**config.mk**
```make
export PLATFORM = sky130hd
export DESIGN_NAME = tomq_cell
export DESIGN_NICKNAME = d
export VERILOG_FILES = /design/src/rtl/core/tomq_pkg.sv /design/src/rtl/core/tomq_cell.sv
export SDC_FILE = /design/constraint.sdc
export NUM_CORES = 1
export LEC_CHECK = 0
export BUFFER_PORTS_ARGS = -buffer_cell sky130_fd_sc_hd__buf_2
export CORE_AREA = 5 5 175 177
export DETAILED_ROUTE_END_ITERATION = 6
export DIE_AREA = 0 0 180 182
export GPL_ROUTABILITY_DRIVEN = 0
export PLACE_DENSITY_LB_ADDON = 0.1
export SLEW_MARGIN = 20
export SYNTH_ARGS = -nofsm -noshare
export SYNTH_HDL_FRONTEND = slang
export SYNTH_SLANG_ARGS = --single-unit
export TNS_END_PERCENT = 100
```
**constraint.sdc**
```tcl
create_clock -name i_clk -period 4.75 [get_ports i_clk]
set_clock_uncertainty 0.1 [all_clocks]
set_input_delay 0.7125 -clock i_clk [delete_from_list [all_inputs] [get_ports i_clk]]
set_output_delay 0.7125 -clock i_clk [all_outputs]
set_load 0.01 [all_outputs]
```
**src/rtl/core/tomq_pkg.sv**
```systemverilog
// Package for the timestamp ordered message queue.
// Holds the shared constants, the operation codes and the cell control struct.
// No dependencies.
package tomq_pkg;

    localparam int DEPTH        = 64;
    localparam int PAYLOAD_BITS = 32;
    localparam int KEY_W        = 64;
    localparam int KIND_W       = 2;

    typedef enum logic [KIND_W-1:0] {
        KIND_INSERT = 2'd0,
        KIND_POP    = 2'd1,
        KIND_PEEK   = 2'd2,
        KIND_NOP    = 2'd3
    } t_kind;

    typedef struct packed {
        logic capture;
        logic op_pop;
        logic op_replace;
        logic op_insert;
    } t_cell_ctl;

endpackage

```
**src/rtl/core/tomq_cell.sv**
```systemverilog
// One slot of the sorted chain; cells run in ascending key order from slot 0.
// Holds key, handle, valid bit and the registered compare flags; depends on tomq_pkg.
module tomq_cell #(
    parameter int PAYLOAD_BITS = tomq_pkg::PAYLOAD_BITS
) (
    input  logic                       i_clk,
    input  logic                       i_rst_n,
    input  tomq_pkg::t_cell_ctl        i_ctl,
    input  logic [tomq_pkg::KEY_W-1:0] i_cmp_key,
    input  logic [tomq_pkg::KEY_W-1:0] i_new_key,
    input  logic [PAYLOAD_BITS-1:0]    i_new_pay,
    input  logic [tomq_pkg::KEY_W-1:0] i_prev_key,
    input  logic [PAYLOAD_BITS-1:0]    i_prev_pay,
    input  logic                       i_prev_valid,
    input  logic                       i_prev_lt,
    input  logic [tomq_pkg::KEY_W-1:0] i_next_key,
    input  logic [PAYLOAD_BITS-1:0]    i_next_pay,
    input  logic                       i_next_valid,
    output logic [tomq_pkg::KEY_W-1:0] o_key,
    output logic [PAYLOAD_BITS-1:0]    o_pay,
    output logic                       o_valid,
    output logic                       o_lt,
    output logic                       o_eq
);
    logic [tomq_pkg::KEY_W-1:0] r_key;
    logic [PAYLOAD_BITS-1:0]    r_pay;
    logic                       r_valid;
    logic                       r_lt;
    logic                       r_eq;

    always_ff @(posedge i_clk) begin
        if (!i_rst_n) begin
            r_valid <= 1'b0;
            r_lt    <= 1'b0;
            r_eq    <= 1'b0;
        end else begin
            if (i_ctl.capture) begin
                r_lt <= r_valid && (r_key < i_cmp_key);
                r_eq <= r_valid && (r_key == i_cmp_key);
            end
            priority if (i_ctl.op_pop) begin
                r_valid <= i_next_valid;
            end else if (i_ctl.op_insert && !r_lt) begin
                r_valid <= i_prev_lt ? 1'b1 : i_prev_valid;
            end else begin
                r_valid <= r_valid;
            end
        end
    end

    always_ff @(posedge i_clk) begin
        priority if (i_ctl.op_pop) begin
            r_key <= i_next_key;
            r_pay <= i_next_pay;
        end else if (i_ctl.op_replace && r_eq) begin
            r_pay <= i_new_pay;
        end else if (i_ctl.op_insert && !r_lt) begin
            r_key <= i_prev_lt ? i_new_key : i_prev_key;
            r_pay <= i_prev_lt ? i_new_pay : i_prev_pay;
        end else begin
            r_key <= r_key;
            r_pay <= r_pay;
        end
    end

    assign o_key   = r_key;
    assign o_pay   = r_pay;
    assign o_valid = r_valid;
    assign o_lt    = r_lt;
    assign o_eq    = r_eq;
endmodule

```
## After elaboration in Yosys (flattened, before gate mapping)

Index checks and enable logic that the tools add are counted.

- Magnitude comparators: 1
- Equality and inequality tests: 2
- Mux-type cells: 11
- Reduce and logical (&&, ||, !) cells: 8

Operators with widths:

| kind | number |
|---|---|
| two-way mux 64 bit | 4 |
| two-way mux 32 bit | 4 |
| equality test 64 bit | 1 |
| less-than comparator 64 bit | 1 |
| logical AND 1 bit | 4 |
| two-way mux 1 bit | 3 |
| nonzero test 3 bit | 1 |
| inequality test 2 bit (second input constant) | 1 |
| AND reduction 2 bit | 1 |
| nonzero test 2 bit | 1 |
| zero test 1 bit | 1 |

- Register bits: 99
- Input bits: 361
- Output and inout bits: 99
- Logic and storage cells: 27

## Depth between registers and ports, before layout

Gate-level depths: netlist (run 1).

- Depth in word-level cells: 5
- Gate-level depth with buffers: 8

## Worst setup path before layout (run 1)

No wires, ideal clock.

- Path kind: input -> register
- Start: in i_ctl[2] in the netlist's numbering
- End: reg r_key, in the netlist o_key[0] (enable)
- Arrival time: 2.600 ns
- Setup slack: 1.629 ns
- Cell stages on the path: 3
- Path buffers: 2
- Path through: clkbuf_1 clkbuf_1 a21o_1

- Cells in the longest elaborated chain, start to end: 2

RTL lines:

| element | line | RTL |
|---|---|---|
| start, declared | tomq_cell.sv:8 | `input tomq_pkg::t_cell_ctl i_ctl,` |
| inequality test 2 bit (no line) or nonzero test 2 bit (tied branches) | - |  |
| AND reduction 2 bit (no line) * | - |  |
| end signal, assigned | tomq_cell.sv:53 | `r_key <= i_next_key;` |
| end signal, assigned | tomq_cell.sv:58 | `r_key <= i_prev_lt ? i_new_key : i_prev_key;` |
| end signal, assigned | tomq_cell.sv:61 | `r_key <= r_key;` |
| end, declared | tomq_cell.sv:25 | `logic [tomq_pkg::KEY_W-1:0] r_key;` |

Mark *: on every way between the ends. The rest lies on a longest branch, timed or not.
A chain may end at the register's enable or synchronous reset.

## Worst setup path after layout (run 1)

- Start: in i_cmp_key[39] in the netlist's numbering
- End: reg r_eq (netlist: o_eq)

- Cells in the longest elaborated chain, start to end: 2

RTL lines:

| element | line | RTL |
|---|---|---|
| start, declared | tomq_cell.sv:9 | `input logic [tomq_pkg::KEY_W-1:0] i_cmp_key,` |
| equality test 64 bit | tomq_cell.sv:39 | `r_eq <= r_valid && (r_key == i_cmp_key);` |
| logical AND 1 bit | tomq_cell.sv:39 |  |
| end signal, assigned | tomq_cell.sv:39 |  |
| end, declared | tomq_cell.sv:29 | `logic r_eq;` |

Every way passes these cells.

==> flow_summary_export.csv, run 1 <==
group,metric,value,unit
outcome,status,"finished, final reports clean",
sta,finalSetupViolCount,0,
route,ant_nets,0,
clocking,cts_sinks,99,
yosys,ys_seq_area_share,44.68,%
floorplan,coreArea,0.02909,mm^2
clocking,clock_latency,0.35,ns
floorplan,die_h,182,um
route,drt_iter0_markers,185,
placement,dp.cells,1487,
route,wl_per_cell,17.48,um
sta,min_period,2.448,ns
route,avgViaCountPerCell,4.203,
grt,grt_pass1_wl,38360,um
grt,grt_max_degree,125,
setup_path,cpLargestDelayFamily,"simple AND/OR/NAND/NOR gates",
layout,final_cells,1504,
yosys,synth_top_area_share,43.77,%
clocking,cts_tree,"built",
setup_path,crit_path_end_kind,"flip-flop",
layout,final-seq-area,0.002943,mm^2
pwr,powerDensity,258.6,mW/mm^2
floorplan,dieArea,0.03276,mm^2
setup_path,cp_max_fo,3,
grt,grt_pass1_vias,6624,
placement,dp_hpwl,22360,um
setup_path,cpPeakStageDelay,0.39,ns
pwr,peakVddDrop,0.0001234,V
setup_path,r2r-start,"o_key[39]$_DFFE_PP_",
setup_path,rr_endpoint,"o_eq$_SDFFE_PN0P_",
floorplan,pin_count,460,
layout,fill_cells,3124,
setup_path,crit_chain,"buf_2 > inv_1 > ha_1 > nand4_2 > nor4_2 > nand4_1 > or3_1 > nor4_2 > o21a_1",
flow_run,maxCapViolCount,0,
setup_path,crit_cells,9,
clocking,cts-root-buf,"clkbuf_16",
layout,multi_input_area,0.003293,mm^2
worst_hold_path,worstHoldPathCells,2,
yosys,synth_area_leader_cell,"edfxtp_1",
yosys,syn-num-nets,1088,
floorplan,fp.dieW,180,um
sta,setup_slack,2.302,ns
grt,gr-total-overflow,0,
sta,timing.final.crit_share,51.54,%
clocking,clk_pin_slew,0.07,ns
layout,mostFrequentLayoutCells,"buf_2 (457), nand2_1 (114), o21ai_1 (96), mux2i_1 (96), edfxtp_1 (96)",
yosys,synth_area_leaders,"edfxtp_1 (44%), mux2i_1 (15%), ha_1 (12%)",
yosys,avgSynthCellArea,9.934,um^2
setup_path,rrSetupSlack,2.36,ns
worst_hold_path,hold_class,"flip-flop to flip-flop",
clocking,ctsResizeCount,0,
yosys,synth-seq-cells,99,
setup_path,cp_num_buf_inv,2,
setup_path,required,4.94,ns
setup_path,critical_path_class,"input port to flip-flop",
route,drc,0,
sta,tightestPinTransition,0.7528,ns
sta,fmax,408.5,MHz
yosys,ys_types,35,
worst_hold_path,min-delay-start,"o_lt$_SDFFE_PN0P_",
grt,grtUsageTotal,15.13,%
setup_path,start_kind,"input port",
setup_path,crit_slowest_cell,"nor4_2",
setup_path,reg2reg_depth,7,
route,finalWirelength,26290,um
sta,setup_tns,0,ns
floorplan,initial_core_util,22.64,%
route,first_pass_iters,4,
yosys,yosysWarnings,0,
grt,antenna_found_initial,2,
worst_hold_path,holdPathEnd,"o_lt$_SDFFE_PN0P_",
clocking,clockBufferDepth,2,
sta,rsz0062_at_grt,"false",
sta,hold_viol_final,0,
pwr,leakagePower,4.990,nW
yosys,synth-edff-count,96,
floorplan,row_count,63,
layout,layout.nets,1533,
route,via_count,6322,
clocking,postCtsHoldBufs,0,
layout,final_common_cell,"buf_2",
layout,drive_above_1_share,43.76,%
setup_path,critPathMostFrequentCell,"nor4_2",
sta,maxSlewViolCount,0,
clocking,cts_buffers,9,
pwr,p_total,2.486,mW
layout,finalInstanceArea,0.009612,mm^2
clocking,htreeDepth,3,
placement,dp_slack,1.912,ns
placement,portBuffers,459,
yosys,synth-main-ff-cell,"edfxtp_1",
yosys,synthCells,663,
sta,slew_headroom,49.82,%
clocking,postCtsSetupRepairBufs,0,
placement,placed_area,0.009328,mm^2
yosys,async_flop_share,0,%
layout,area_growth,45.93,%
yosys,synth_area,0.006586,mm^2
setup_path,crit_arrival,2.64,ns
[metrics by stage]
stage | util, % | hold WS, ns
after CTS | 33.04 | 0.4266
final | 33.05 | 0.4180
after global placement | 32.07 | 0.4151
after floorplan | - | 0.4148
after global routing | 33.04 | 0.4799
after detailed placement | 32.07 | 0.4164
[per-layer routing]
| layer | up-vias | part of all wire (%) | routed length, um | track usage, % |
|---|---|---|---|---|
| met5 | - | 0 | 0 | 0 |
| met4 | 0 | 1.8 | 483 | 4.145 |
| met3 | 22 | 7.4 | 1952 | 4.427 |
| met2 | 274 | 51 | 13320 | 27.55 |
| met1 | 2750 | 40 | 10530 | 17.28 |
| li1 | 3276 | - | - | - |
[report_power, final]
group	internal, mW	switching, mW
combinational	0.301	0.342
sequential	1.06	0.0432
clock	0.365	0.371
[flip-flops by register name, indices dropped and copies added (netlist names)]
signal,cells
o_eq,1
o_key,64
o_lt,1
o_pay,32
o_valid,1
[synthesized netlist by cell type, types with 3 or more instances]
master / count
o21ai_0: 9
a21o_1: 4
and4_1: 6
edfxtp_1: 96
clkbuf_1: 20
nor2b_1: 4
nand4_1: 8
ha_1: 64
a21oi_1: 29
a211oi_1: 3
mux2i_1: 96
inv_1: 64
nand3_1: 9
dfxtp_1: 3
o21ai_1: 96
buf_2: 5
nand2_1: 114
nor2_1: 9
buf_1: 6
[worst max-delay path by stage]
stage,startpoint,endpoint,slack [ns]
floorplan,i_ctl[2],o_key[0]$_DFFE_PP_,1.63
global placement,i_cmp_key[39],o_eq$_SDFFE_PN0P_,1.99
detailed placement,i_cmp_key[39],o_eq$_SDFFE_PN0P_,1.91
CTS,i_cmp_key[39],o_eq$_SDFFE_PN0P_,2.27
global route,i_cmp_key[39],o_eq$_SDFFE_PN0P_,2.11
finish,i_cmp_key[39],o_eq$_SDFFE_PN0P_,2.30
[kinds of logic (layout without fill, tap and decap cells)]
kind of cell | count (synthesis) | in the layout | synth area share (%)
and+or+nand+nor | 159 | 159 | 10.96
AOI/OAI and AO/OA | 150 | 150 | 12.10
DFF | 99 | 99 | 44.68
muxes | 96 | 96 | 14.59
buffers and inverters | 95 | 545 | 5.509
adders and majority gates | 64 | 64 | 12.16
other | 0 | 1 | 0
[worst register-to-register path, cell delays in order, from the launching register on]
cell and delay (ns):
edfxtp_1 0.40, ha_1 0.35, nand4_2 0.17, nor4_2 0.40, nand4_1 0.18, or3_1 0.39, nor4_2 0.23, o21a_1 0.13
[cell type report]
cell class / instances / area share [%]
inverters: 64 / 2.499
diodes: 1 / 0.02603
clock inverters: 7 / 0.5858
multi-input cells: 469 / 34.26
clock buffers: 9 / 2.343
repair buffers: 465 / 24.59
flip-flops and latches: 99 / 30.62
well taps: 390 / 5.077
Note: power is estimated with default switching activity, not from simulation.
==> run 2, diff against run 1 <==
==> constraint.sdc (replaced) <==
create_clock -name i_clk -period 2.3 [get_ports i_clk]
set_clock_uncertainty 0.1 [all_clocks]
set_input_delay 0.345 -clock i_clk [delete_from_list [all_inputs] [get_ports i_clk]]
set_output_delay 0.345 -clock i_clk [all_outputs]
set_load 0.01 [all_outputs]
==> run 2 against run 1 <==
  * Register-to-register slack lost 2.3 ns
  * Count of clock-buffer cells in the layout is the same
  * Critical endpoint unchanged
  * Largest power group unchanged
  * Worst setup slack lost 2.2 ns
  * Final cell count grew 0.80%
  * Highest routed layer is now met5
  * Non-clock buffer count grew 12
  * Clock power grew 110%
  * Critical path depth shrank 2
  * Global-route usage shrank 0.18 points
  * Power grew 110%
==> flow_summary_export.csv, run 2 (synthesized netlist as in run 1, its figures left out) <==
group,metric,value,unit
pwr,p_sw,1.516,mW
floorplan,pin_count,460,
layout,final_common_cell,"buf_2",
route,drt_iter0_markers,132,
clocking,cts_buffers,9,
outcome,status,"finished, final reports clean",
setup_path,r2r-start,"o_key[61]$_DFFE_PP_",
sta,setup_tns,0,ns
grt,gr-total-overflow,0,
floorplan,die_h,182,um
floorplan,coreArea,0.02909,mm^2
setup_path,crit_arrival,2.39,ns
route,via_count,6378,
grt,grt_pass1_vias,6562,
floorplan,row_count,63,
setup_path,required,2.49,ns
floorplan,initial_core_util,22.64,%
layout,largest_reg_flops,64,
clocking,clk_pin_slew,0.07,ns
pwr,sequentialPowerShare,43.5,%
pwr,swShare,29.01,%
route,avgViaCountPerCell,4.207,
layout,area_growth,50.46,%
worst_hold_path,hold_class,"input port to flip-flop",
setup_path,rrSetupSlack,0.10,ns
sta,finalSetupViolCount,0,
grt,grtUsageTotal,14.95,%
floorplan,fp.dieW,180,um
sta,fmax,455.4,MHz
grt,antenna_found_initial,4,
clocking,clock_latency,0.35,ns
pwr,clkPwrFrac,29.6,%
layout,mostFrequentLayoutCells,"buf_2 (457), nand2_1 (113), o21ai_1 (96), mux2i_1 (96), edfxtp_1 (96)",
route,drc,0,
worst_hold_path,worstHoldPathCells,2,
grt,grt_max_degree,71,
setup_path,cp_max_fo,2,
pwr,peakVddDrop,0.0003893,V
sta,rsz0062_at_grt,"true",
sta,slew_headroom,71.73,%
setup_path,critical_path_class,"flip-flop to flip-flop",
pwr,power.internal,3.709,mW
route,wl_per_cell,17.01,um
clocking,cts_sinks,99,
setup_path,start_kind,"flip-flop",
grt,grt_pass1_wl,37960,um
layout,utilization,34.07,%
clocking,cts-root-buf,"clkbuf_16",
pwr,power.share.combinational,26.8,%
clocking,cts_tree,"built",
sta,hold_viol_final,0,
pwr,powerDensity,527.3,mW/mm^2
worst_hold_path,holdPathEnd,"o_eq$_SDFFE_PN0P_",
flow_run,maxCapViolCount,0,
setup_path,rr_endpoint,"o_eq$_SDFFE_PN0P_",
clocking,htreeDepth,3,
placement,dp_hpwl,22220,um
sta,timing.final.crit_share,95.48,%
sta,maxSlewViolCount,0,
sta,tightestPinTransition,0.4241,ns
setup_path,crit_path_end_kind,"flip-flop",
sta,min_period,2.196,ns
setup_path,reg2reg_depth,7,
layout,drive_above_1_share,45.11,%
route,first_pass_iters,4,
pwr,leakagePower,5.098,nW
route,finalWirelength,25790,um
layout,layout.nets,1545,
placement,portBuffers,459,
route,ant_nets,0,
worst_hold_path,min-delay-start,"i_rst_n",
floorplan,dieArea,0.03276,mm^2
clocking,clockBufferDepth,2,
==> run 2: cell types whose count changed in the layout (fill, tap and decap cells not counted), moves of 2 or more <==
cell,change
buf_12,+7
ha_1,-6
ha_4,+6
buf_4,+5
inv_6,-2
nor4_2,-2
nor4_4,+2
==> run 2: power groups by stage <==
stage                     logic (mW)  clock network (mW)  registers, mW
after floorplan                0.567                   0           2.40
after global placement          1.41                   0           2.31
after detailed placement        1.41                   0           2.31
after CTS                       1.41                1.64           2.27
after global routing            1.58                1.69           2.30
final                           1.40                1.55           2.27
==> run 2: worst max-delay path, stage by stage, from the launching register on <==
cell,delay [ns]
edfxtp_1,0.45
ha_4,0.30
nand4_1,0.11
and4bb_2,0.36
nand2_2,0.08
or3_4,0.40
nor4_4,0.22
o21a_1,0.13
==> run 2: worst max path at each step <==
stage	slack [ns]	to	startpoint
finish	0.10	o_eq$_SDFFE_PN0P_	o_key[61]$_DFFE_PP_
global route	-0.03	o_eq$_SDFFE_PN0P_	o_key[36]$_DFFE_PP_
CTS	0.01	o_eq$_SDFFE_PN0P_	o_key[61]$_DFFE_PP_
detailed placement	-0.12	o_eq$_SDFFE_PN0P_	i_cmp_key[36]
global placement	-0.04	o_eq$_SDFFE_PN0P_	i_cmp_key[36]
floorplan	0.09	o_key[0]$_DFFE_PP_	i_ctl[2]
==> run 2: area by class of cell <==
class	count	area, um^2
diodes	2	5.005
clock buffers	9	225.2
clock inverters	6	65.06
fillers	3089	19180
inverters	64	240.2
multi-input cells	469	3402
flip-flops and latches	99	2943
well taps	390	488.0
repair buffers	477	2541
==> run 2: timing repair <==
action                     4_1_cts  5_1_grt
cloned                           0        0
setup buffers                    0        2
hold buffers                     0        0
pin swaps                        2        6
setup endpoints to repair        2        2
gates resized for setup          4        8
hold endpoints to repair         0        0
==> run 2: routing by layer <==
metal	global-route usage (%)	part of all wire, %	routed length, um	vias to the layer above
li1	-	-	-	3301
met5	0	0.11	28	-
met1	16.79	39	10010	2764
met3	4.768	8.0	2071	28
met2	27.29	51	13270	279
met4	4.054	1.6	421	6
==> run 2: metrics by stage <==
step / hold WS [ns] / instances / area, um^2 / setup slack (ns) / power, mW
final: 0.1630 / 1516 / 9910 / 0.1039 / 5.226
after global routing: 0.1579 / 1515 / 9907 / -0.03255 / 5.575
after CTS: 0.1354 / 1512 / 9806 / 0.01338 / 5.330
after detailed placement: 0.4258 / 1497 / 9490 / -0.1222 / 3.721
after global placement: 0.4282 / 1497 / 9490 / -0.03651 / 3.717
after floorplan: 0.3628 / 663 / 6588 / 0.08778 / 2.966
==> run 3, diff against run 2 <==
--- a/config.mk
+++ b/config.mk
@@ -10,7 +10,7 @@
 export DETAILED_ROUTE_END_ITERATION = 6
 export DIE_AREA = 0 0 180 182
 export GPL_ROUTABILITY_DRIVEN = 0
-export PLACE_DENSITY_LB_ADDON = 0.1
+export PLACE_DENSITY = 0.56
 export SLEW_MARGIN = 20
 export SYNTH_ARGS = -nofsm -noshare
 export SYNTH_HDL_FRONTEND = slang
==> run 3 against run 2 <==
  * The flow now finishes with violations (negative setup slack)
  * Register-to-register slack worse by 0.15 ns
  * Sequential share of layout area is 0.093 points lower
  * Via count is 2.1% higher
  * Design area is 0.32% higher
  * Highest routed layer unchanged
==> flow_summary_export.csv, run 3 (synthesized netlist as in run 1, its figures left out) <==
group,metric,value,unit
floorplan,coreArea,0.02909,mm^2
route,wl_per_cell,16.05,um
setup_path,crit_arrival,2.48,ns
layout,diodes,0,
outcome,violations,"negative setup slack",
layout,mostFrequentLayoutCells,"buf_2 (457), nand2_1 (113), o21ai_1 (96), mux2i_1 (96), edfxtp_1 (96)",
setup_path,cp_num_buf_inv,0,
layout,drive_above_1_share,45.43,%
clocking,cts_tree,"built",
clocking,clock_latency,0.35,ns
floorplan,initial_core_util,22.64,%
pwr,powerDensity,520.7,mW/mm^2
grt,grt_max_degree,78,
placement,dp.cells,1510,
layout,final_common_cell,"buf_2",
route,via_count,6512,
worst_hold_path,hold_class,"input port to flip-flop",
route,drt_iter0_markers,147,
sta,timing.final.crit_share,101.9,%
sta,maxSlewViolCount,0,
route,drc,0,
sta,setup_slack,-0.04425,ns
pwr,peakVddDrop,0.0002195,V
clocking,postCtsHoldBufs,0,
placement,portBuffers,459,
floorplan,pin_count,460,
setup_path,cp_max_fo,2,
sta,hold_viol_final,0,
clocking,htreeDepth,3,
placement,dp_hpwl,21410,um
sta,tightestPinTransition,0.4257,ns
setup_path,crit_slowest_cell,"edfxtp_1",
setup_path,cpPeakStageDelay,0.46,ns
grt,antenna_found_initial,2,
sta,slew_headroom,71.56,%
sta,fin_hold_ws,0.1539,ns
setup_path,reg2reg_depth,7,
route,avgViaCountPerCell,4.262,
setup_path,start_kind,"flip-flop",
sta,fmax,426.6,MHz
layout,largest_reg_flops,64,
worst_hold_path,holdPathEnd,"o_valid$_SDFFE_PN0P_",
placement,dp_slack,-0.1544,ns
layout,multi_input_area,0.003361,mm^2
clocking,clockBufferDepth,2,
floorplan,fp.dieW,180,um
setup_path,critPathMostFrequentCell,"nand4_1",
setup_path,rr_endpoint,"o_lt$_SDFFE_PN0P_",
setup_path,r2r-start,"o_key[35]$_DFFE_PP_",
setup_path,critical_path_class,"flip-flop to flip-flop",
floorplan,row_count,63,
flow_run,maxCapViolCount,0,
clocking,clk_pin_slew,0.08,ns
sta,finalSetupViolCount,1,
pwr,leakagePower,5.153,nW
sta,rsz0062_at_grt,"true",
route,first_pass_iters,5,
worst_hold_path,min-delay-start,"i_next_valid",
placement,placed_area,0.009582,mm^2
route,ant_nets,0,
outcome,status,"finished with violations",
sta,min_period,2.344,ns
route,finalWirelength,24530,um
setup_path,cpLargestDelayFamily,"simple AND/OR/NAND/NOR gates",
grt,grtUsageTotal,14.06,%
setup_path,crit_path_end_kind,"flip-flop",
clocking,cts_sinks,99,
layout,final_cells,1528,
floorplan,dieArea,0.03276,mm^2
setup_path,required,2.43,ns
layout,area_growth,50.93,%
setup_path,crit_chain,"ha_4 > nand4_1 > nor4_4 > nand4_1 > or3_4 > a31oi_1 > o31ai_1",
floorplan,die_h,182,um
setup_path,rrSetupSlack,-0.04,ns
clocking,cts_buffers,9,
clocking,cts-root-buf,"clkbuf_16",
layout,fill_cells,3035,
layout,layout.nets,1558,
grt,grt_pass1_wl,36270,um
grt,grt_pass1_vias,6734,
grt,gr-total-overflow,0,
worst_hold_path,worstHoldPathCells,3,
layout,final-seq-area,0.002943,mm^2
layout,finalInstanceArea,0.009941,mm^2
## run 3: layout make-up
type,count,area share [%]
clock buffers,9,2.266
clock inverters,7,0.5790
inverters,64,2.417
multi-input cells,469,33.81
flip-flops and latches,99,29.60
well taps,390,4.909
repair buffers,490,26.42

Description of the task: Wherever "critPathMostFrequentCell" appears in the listing, report the line it is on.

Task response:
setup_path,critPathMostFrequentCell,"nor4_2",
setup_path,critPathMostFrequentCell,"nand4_1",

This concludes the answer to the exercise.